If J. Edgar Hoover really has the inside information which he claims, then he knows better than what he writes. Why does he persist in perpetuating a myth? Perhaps appropriations for his department have something to do with it. A growing number of Washington correspondents have begun to notice a rash of "communist menace" reports breaks out whenever government agencies are scheduled to request additional funds from Congress. Where upon a duly frightened legislature proceeds to shell out and no questions asked.
There is a legitimate body of opinion which seeks to counter many of the ideas and methods of communism with what it holds to be superior ideas and practices; but there is also a spurious anti-communist racket which is financially lucrative, politically deceitful and a weapon against progress and freedom. Perhaps this too explains why some persons are so reluctant to give up the ghost of the "communist menace" in this country.
The title of Mr. Hoover's book Masters of Deceit is, in my opinion, a misnomer. The Communist Party here never mastered the art of persuading very large numbers of Americans, deceptively or otherwise. The only deception at which it proved adept was self-deception - the basic cause of its demise as an effective political trend. Persecution and prosecutions undoubtedly harmed the Communist Party, but the greatest injury was done to it by the party itself. The party was in some ways a continuation of American radicalism, and in some ways its negation.
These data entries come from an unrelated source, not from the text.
Source: an optimization exercise on an open RTL-to-GDS flow (aim: small area and a short achievable clock period). Production flows keep margins and buffers that such runs may drop. RTL that was checked went through simulation tests only; none was proved equivalent to the original. Power and IR drop assume default switching activity.

Design inexact_filter, start of the top module:
module inexact_filter
# (parameter COUNT = 256)  
(input [7:0] Pixel_in,
input  clk,
output [7:0] Median
);
Settings: LEC_CHECK=0, ABC_CLOCK_PERIOD_IN_PS=2000, CAP_MARGIN=20, CORE_MARGIN=2, CORE_UTILIZATION=40, CTS_CLUSTER_DIAMETER=100, CTS_CLUSTER_SIZE=32, SETUP_SLACK_MARGIN=5, SLEW_MARGIN=20; clock period 11.0 ns.
standard.sh (not shown) runs the stock make flow with config.mk's settings and CLKGATE_MAP_FILE= SYNTH_SCRIPT=/design/flow/synth_recipe.tcl, a recipe that flattens the netlist after the stock synthesis.
==> flow/flow/run.sh <==
#!/bin/bash
set -euo pipefail
MARGIN=${MARGIN:-7.5}
bash standard.sh SETUP_SLACK_MARGIN=$MARGIN finish > standard_flow.log 2>&1
Then changed:
--- a/flow/design.v
+++ b/flow/design.v
@@ -139,17 +139,17 @@
     integer li;
     always @(posedge clk) begin
         lb[0] <= Pixel_in;
         for (li = 1; li < 2*COUNT-1; li = li + 1)
             lb[li] <= lb[li-1];
     end
     reg [7:0] T1, Tx, M1, M2, D1, D2, N1, N2;
     reg [63:0] k;
-    reg [7:0] Med_r;
+    reg [7:0] MedA_r, MedB_r;
     wire [7:0] X = Pixel_in;
     wire [63:0] vk = {N2, N1, D2, D1, M2, M1, Tx, T1};
     localparam [7:0] ET1 = 8'd1, ETx = 8'd2, EM1 = 8'd4, EM2 = 8'd8,
                      ED1 = 8'd16, ED2 = 8'd32, EN1 = 8'd64, EN2 = 8'd128;
     wire [7:0] xg, gx;   
     genvar gi;
     generate
         for (gi = 0; gi < 8; gi = gi + 1) begin : gxc
@@ -189,32 +189,34 @@
     wire [2:0] f2D2 = tmed(kk(aK, ED2, k), kk(aK, cK1, k), kk(ED2, cK1, k), kk(ED2, aK, k));
     wire [7:0] R0M1 = val(pick(f0M1, EM1, bK0, cK0), vk);
     wire [7:0] R0M2 = val(pick(f0M2, EM2, bK0, cK0), vk);
     wire [7:0] R1N1 = val(pick(f1N1, aK, bK1, EN1), vk);
     wire [7:0] R1N2 = val(pick(f1N2, aK, bK1, EN2), vk);
     wire [7:0] R2D1 = val(pick(f2D1, aK, ED1, cK1), vk);
     wire [7:0] R2D2 = val(pick(f2D2, aK, ED2, cK1), vk);
     wire c0 = ~p, c1 = p & q, c2 = p & ~q;
-    wire sX    = c0 & aX[0] & f0X[0] | c1 & cX[0] & f1X[2] | c2 & bX[0] & f2X[1];
     wire sbK0  = c0 & aX[0] & f0X[1];
     wire scK0  = c0 & aX[0] & f0X[2];
     wire sR0M1 = c0 & aX[1];
     wire sR0M2 = c0 & aX[2];
     wire saK   = c1 & cX[0] & f1X[0] | c2 & bX[0] & f2X[0];
     wire sbK1  = c1 & cX[0] & f1X[1];
     wire sR1N1 = c1 & cX[1];
     wire sR1N2 = c1 & cX[2];
     wire scK1  = c2 & bX[0] & f2X[2];
     wire sR2D1 = c2 & bX[1];
     wire sR2D2 = c2 & bX[2];
-    wire [7:0] med = {8{sX}} & X | {8{sbK0}} & VbK0 | {8{scK0}} & VcK0
-                   | {8{sR0M1}} & R0M1 | {8{sR0M2}} & R0M2
-                   | {8{saK}} & VaK | {8{sbK1}} & VbK1 | {8{sR1N1}} & R1N1 | {8{sR1N2}} & R1N2
-                   | {8{scK1}} & VcK1 | {8{sR2D1}} & R2D1 | {8{sR2D2}} & R2D2;
+    wire sX0  = c0 & aX[0] & f0X[0];
+    wire sX12 = c1 & cX[0] & f1X[2] | c2 & bX[0] & f2X[1];
+    wire [7:0] medA = {8{sX0}} & X | {8{sbK0}} & VbK0 | {8{scK0}} & VcK0
+                    | {8{sR0M1}} & R0M1 | {8{sR0M2}} & R0M2
+                    | {8{sR1N1}} & R1N1 | {8{sR1N2}} & R1N2;
+    wire [7:0] medB = {8{sX12}} & X | {8{saK}} & VaK | {8{sbK1}} & VbK1
+                    | {8{scK1}} & VcK1 | {8{sR2D1}} & R2D1 | {8{sR2D2}} & R2D2;
     wire [7:0] A = lb[2*COUNT-2];
     wire [7:0] B = lb[COUNT-2];
     wire       s0 = cmp(A, B);
     wire [7:0] T1n = s0 ? B : A;
     wire [7:0] Txn = s0 ? A : B;
     wire [2:0] cmx = p ? 3'b100 : 3'b001;
     wire [2:0] cmd = p ? (q ? 3'b010 : 3'b001) : (r ? 3'b010 : 3'b100);
     wire [2:0] cmn = p ? (q ? 3'b001 : 3'b010) : (r ? 3'b100 : 3'b010);
@@ -278,12 +280,13 @@
         Tx <= Txn;
         M1 <= p ? Tx : X;
         D1 <= p ? (q ? T1 : X) : (r ? T1 : Tx);
         N1 <= p ? (q ? X : T1) : (r ? Tx : T1);
         M2 <= M1;
         D2 <= D1;
         N2 <= N1;
         k  <= kn;
-        Med_r <= med;
+        MedA_r <= medA;
+        MedB_r <= medB;
     end
-    assign Median = Med_r;
-endmodule
+    assign Median = MedA_r | MedB_r;
+endmodule
Result:
- first-iteration DRC count is higher by 9.8%
- synthesized area barely changes
- global-route usage is lower by 0.21 points
- die area hardly moves
- total power is higher by 2.6%
- setup slack gains 0.020 ns
- sequential cell count is higher by 8


== middle ==
inexact_filter, a different RTL version from the one above (not shown whole).
Size: roughly 5,900 cells after synthesis, roughly 17 I/O pins, ~93,000 sq um of cells after synthesis.
Settings: LEC_CHECK=0, ABC_CLOCK_PERIOD_IN_PS=2000, CAP_MARGIN=20, CORE_MARGIN=2, CORE_UTILIZATION=40, CTS_CLUSTER_DIAMETER=100, CTS_CLUSTER_SIZE=32, SETUP_SLACK_MARGIN=5, SLEW_MARGIN=20; clock period 11.0 ns.
==> flow/flow/run.sh <==
#!/bin/bash
# Layout flow: the standard synthesis, then the combinational logic of the
# synthesized netlist is re-mapped by ABC for delay (the flip-flops are kept as
# they are: same instances, names and cells), then the standard layout
# (floorplan to final) with a larger setup margin for ORFS's timing repair.
# The SDC is the design's, unchanged. Each tool's output goes to a log here.
set -euo pipefail
MARGIN=${MARGIN:-7.5}
RES=orfs/results/${FLOW_PLATFORM:-sky130hd}/inexact_filter/base
LIB=$FLOW_HOME/platforms/sky130hd/lib/sky130_fd_sc_hd__tt_025C_1v80.lib
YOSYS=$FLOW_HOME/../tools/install/yosys/bin/yosys
[[ -x $YOSYS ]] || YOSYS=yosys

bash standard.sh SETUP_SLACK_MARGIN=$MARGIN synth > 1_standard_synth.log 2>&1
cp $RES/1_2_yosys.v 1_2_yosys_standard.v

# cells the re-mapping may not use: the platform's don't-use cells, delay
# cells, and slow wide gates
DU=$(grep -o 'cell ("sky130_fd_sc_hd__[a-z0-9_]*")' $LIB | sed 's/cell ("//; s/")//' \
     | grep -E "__(probe|lpflow|clkdly|dlygate|dlymetal|einv|ebuf|or3|or4|nor4|and4|a2111|o2111|a222|a311|o311|a41|o41|a32|o32)" \
     | sed 's/^/-dont_use /' | tr '\n' ' ')
FLOPS=$(grep -o 'sky130_fd_sc_hd__df[a-z0-9_]*' 1_2_yosys_standard.v | sort -u | tr '\n' ' ')
remap() {  # remap ABC_SCRIPT LOG
cat > remap.ys <<EOS
read_liberty -ignore_miss_func $LIB
blackbox $FLOPS
read_verilog 1_2_yosys_standard.v
hierarchy -top $FLOW_TOP
flatten
opt_clean
abc -script +$1 -liberty $LIB $DU -D 100
opt_clean -purge
stat -liberty $LIB
write_verilog -noattr -noexpr 1_2_yosys_remap.v
EOS
$YOSYS -s remap.ys > $2 2>&1
}
# the ABC scripts to try, in order (flow/abc.script first); if none works the
# standard netlist is kept
mapfile -t SCRIPTS < <(cat flow/abc.script; echo; echo 'strash;dc2;dch,-f;map,-D,100;topo;buffer,-c;upsize,-c;dnsize,-c'; echo 'strash;dch;map,-D,100')
i=0
for sc in "${SCRIPTS[@]}"; do
  [[ -n $sc ]] || continue
  i=$((i+1))
  if remap "$sc" 2_remap_yosys_$i.log; then
    cp 1_2_yosys_remap.v $RES/1_2_yosys.v
    break
  fi
done

bash standard.sh SETUP_SLACK_MARGIN=$MARGIN finish > 3_standard_layout.log 2>&1
==> flow/flow/abc.script <==
strash;dch;map,-D,100;topo;buffer,-c;upsize,-c;dnsize,-c
No stage failed in middle, and the final checks on the layout all came back clean.
### middle -> west
diff --git a/flow/design.v b/flow/design.v
--- a/flow/design.v
+++ b/flow/design.v
@@ -131,24 +131,24 @@
         end
     endfunction
     function [7:0] pick;
         input [2:0] s;
         input [7:0] p0, p1, p2;
         pick = ({8{s[0]}} & p0) | ({8{s[1]}} & p1) | ({8{s[2]}} & p2);
     endfunction
-    reg [7:0] lb [0:2*COUNT-3];
+    reg [7:0] lb [0:2*COUNT-2];
     integer li;
     always @(posedge clk) begin
         lb[0] <= Pixel_in;
-        for (li = 1; li < 2*COUNT-2; li = li + 1)
+        for (li = 1; li < 2*COUNT-1; li = li + 1)
             lb[li] <= lb[li-1];
     end
     reg [7:0] T1, Tx, M1, M2, D1, D2, N1, N2;
     reg [63:0] k;
-    reg [7:0] MedA_r, MedB_r;
+    reg [7:0] MedA_n, MedB_n;    
     wire [7:0] X = Pixel_in;
     wire [63:0] vk = {N2, N1, D2, D1, M2, M1, Tx, T1};
     localparam [7:0] ET1 = 8'd1, ETx = 8'd2, EM1 = 8'd4, EM2 = 8'd8,
                      ED1 = 8'd16, ED2 = 8'd32, EN1 = 8'd64, EN2 = 8'd128;
     wire [7:0] xg, gx;   
     genvar gi;
     generate
@@ -220,18 +220,19 @@
     wire sX0  = c0 & aX[0] & f0X[0];
     wire sX12 = c1 & cX[0] & f1X[2] | c2 & bX[0] & f2X[1];
     wire [7:0] medA = {8{sX0}} & X | {8{sbK0}} & VbK0 | {8{scK0}} & VcK0
                     | {8{sR0M1}} & R0M1 | {8{sR0M2}} & R0M2
                     | {8{sR1N1}} & R1N1 | {8{sR1N2}} & R1N2;
     wire [7:0] medB = {8{sX12}} & X | {8{saK}} & VaK | {8{sbK1}} & VbK1
                     | {8{scK1}} & VcK1 | {8{sR2D1}} & R2D1 | {8{sR2D2}} & R2D2;
-    wire [7:0] A = lb[2*COUNT-3];
-    wire [7:0] B = lb[COUNT-3];
+    wire [7:0] A = lb[2*COUNT-2];
+    wire [7:0] B = lb[COUNT-2];
     wire       s0 = cmp(A, B);
-    reg  [7:0] T1n, Txn;
+    wire [7:0] T1n = s0 ? B : A;
+    wire [7:0] Txn = s0 ? A : B;
     wire [2:0] cmx = p ? 3'b100 : 3'b001;
     wire [2:0] cmd = p ? (q ? 3'b010 : 3'b001) : (r ? 3'b010 : 3'b100);
     wire [2:0] cmn = p ? (q ? 3'b001 : 3'b010) : (r ? 3'b100 : 3'b010);
     wire [63:0] vn = {Txn, T1n, N1, D1, M1, Tx, T1, X};
     wire [63:0] cn;
     genvar ga, gb;
     generate
@@ -283,24 +284,22 @@
                 end else begin : gc
                     assign kn[8*gu+gw] = nc(nsel[gu], nsel[gw], cn);
                 end
             end
         end
     endgenerate
     always @(posedge clk) begin
-        T1n <= s0 ? B : A;
-        Txn <= s0 ? A : B;
         T1 <= T1n;
         Tx <= Txn;
         M1 <= p ? Tx : X;
         D1 <= p ? (q ? T1 : X) : (r ? T1 : Tx);
         N1 <= p ? (q ? X : T1) : (r ? Tx : T1);
         M2 <= M1;
         D2 <= D1;
         N2 <= N1;
         k  <= kn;
         s2 <= stage2(kn);
-        MedA_r <= medA;
-        MedB_r <= medB;
+        MedA_n <= ~medA;
+        MedB_n <= ~medB;
     end
-    assign Median = MedA_r | MedB_r;
+    assign Median = ~(MedA_n & MedB_n);
 endmodule
Findings:
- west vs. middle: met1 track demand over resource now smaller; global-route wire length before repair now smaller; number of inserted diodes now smaller; number of clock-tree buffers in the layout now smaller; post-detailed-routing wire length now smaller.
- | maximum resistive drop on vdd | higher: middle |
- Between middle and west, the final instance area figures differ only marginally.
- Relative to middle, met1 layer wirelength in the final routing has gone down in west.
- Min switching share of power across middle and west: west
- The total via count after detailed routing on west is in line with that on middle.
- Shortest clock period the worst path allows after layout (west over middle): decrease, 0.053 ns
- [compare] base=middle new=west: number of signal-net buffers in the layout went up 30; count of multi-input gates went down 83.
No run of this note included a check of the RTL's function; only the layout flow was run.


== before ==
inexact_filter, a different RTL version from the one above (not shown whole).
Size in the first run: ~5600 cells after synthesis, ~4200 flip-flops, ~17 I/O pins, ~0.093 mm2 of cells after synthesis.
export LEC_CHECK = 0
export ABC_CLOCK_PERIOD_IN_PS = 2000
export CAP_MARGIN = 20
export CORE_MARGIN = 2
export CORE_UTILIZATION = 40
export SETUP_SLACK_MARGIN = 5
export SLEW_MARGIN = 20
create_clock -name core_clock -period 11.0 [get_ports {clk}]
==> flow/flow/run.sh <==
#!/bin/bash
set -euo pipefail
MARGIN=${MARGIN:-7.5}
bash standard.sh SETUP_SLACK_MARGIN=$MARGIN finish > standard_flow.log 2>&1
diff inputs: before => after
diff --git a/flow/design.v b/flow/design.v
--- a/flow/design.v
+++ b/flow/design.v
@@ -165,30 +165,33 @@
     wire [7:0] aK  = pick(tmin(k[8*Tx_+M1_], k[8*Tx_+M2_], k[8*M1_+M2_], k[8*M1_+Tx_]), ETx, EM1, EM2);
     wire [7:0] bK1 = pick(tmed(k[8*T1_+D1_], k[8*T1_+D2_], k[8*D1_+D2_], k[8*D1_+T1_]), ET1, ED1, ED2);
     wire [7:0] cK1 = pick(tmax(k[8*T1_+N1_], k[8*T1_+N2_], k[8*N1_+N2_], k[8*N1_+T1_]), ET1, EN1, EN2);
     wire [7:0] bK0 = pick(tmed(kk(md0, ED1, k), kk(md0, ED2, k), k[8*D1_+D2_], kk(ED1, md0, k)), md0, ED1, ED2);
     wire [7:0] cK0 = pick(tmax(kk(mn0, EN1, k), kk(mn0, EN2, k), k[8*N1_+N2_], kk(EN1, mn0, k)), mn0, EN1, EN2);
     wire [2:0] aX = tmin(xg[M1_], xg[M2_], k[8*M1_+M2_], gx[M1_]);
     wire [2:0] bX = tmed(xg[D1_], xg[D2_], k[8*D1_+D2_], gx[D1_]);
     wire [2:0] cX = tmax(xg[N1_], xg[N2_], k[8*N1_+N2_], gx[N1_]);
-    wire [2:0] f0X  = tmed(kx(bK0, xg), kx(cK0, xg), kk(bK0, cK0, k), kx(bK0, gx));
-    wire [2:0] f0M1 = tmed(kk(EM1, bK0, k), kk(EM1, cK0, k), kk(bK0, cK0, k), kk(bK0, EM1, k));
-    wire [2:0] f0M2 = tmed(kk(EM2, bK0, k), kk(EM2, cK0, k), kk(bK0, cK0, k), kk(bK0, EM2, k));
-    wire [2:0] f1X  = tmed(kk(aK, bK1, k), kx(aK, gx), kx(bK1, gx), kk(bK1, aK, k));
-    wire [2:0] f1N1 = tmed(kk(aK, bK1, k), kk(aK, EN1, k), kk(bK1, EN1, k), kk(bK1, aK, k));
-    wire [2:0] f1N2 = tmed(kk(aK, bK1, k), kk(aK, EN2, k), kk(bK1, EN2, k), kk(bK1, aK, k));
-    wire [2:0] f2X  = tmed(kx(aK, gx), kk(aK, cK1, k), kx(cK1, xg), kx(aK, xg));
-    wire [2:0] f2D1 = tmed(kk(aK, ED1, k), kk(aK, cK1, k), kk(ED1, cK1, k), kk(ED1, aK, k));
-    wire [2:0] f2D2 = tmed(kk(aK, ED2, k), kk(aK, cK1, k), kk(ED2, cK1, k), kk(ED2, aK, k));
     wire [7:0] VaK  = val(aK, vk);
     wire [7:0] VbK0 = val(bK0, vk);
     wire [7:0] VcK0 = val(cK0, vk);
     wire [7:0] VbK1 = val(bK1, vk);
     wire [7:0] VcK1 = val(cK1, vk);
+    wire xbK0 = cmp(X, VbK0), bK0x = cmp(VbK0, X), xcK0 = cmp(X, VcK0);
+    wire aKx  = cmp(VaK, X),  xaK  = cmp(X, VaK);
+    wire bK1x = cmp(VbK1, X), xcK1 = cmp(X, VcK1);
+    wire [2:0] f0X  = tmed(xbK0, xcK0, kk(bK0, cK0, k), bK0x);
+    wire [2:0] f0M1 = tmed(kk(EM1, bK0, k), kk(EM1, cK0, k), kk(bK0, cK0, k), kk(bK0, EM1, k));
+    wire [2:0] f0M2 = tmed(kk(EM2, bK0, k), kk(EM2, cK0, k), kk(bK0, cK0, k), kk(bK0, EM2, k));
+    wire [2:0] f1X  = tmed(kk(aK, bK1, k), aKx, bK1x, kk(bK1, aK, k));
+    wire [2:0] f1N1 = tmed(kk(aK, bK1, k), kk(aK, EN1, k), kk(bK1, EN1, k), kk(bK1, aK, k));
+    wire [2:0] f1N2 = tmed(kk(aK, bK1, k), kk(aK, EN2, k), kk(bK1, EN2, k), kk(bK1, aK, k));
+    wire [2:0] f2X  = tmed(aKx, kk(aK, cK1, k), xcK1, xaK);
+    wire [2:0] f2D1 = tmed(kk(aK, ED1, k), kk(aK, cK1, k), kk(ED1, cK1, k), kk(ED1, aK, k));
+    wire [2:0] f2D2 = tmed(kk(aK, ED2, k), kk(aK, cK1, k), kk(ED2, cK1, k), kk(ED2, aK, k));
     wire [7:0] R0M1 = val(pick(f0M1, EM1, bK0, cK0), vk);
     wire [7:0] R0M2 = val(pick(f0M2, EM2, bK0, cK0), vk);
     wire [7:0] R1N1 = val(pick(f1N1, aK, bK1, EN1), vk);
     wire [7:0] R1N2 = val(pick(f1N2, aK, bK1, EN2), vk);
     wire [7:0] R2D1 = val(pick(f2D1, aK, ED1, cK1), vk);
     wire [7:0] R2D2 = val(pick(f2D2, aK, ED2, cK1), vk);
     wire c0 = ~p, c1 = p & q, c2 = p & ~q;
     wire sX    = c0 & aX[0] & f0X[0] | c1 & cX[0] & f1X[2] | c2 & bX[0] & f2X[1];
[summary]
Sort after and before by number of antenna cells inserted, ascending, and after comes first. Count of buffers not belonging to the clock network in the layout (lower): before. Launching instance or port of the critical path: cn[10]$_DFF_P_ -> after, Pixel_in[0] -> before. Of the two candidates, before has the better worst hold slack and after the worse one. Taking before as the reference point, the final cell count of after rises by 1.2%. Part of the total power dissipated in combinational logic: after lower than before. The clock power was comparable across after and before. Compared with before, in after setup slack +0.48 ns, placed instance area ~0 delta, post-synthesis adder-cell area fraction ~0 delta. Row total wirelength of the detailed-routed design: after higher / before lower. Comparing after with before, the proportion of cell area occupied by multi-input gates came out essentially unchanged. Synthesized cell count, after vs before: up slightly. First-iteration DRC count is higher on before.
For before, only the layout was checked, not whether the RTL still works.

==> port drivers added, routing unchanged <==
Ports are ideal in the flow. The routed layouts listed here were re-timed in OpenROAD.
Step 1 sets driving cells, clkbuf_16 on the clock port and buf_2 on the other inputs (assumed; they add their load-dependent delay and slew).
Step 2 moves the port delays by t, midway between the first and last clock arrival at a register: inputs arrive t later, outputs are due t later. That takes back most of the time a late clock gives input paths.
Slacks: ideal ports / drivers / drivers and shift; pairs: ideal ports / drivers.
run | shift t [ns] | setup slack, ns | worst setup path at the end | worst data-port slew with drivers (ns)
the first run of note 1 | 0.936 | 6.590 / 6.643 / 5.707 | input to register | 0.06
the second run of note 1 | 0.908 | 6.609 / 6.628 / 5.719 | input to register | 0.08
middle | 0.907 | 7.226 / 7.146 / 6.549 | input to register | 0.07
west | 0.901 | 7.279 / 7.295 / 6.394 | input to register | 0.07
before | 0.987 | 6.305 / 6.317 / 5.348 | input to register | 0.11
after | 1.036 | 6.784 / 6.784 / 5.785 | input to register | 0.06
After both steps every run listed still meets setup and hold. For after, which loses most, drivers alone change the setup slack by 0.000 ns; drivers and shift together by -0.999 ns.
The party fell apart because it would not think for itself, would not face reality; it tried to ride two horses at one time, refused to change when changes became necessary, and finally insisted on committing suicide.
(4) J. Edgar Hoover, testimony before the House of Un-American Activities Committee (26th March, 1947)
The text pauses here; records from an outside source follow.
Background: an optimization exercise with open tools, aiming at small area, a short achievable clock period and few clock cycles per item. Do not read the settings as production practice.
No run shown here included a check of the RTL's function; only the layout flow was run.
No activity file was given, so power comes from the tool's default toggle rates.

## flow/design.v (module list and top-level ports; edited modules follow where they fit)
// module buffer_block: 48 lines
// module line_delay: 40 lines
// module convolution: 4109 lines
// module image_filter: 107 lines
module image_filter (
    input clk,
    input reset,
    input        in_valid,
    output       in_ready,
    input  [7:0] in_pixel,
    input [12:0] image_width,
    input [10:0] image_height,
    input [8:0] kernel_1,
    input [8:0] kernel_2,
    input [8:0] kernel_3,
    input [8:0] kernel_4,
    input [8:0] kernel_5,
    input [8:0] kernel_6,
    input [8:0] kernel_7,
    input [8:0] kernel_8,
    input [8:0] kernel_9,
    output       out_valid,
    output [7:0] out_pixel
);
  // ...
==> flow/run.sh <==
#!/bin/bash
# synth_recipe.tcl (not shown) runs the flow's synth.tcl, then flattens the netlist and writes it again
# the make line also repeats each setting of config.mk as NAME=value (left out here)
make -C /OpenROAD-flow-scripts/flow DESIGN_CONFIG=/design/flow/config.mk WORK_HOME=/design/flow/orfs CLKGATE_MAP_FILE= SYNTH_SCRIPT=/design/flow/synth_recipe.tcl finish
==> flow/config.mk <==
export PLATFORM = sky130hd
export DESIGN_NAME = image_filter
export DESIGN_NICKNAME = image_filter
export VERILOG_FILES = /design/flow/design.v
export SDC_FILE = /design/flow/constraint.sdc
export NUM_CORES = 4
export LEC_CHECK = 0
export CAP_MARGIN = 20
export CORE_MARGIN = 2
export CORE_UTILIZATION = 45
export PLACE_DENSITY = 0.6
export SLEW_MARGIN = 20
==> flow/constraint.sdc <==
create_clock -name core_clock -period 11.5 [get_ports {clk}]
set_input_delay 2.3000 -clock core_clock [delete_from_list [all_inputs] [get_ports {clk}]]
set_output_delay 2.3000 -clock core_clock [all_outputs]
set_load 0.01 [all_outputs]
The Communist movement in the United States began to manifest itself in 1919. Since then it has changed its name and its party line whenever expedient and tactical. But always it comes back to fundamentals and bills itself as the party of Marxism-Lenninism. As such, it stands for the destruction of our American form of government; it stands for the destruction of American democracy; it stands for the destruction of free enterprise; and it stands for the creation of a "Soviet of the United States" and ultimate world revolution.
The preamble of the latest constitution of the Communist Party of the United States, filled with Marxian "double talk," proclaims that the party "educates the working class, in the course of its day-to-day struggles, for its historic mission, the establishment of socialism." The phrase "historic mission" has a sinister meaning. To the uninformed person it bespeaks tradition, but to the Communist, using his own words, it is "achieving the dictatorship of the proletariat"; "to throw off the yoke of imperialism and establish the proletarian dictatorship"; "to raise these revolutionary forces to the surface and hurl them like a devastating avalanche upon the united forces of bourgeois reaction, frenzied at the presentment of their rapidly approaching doom."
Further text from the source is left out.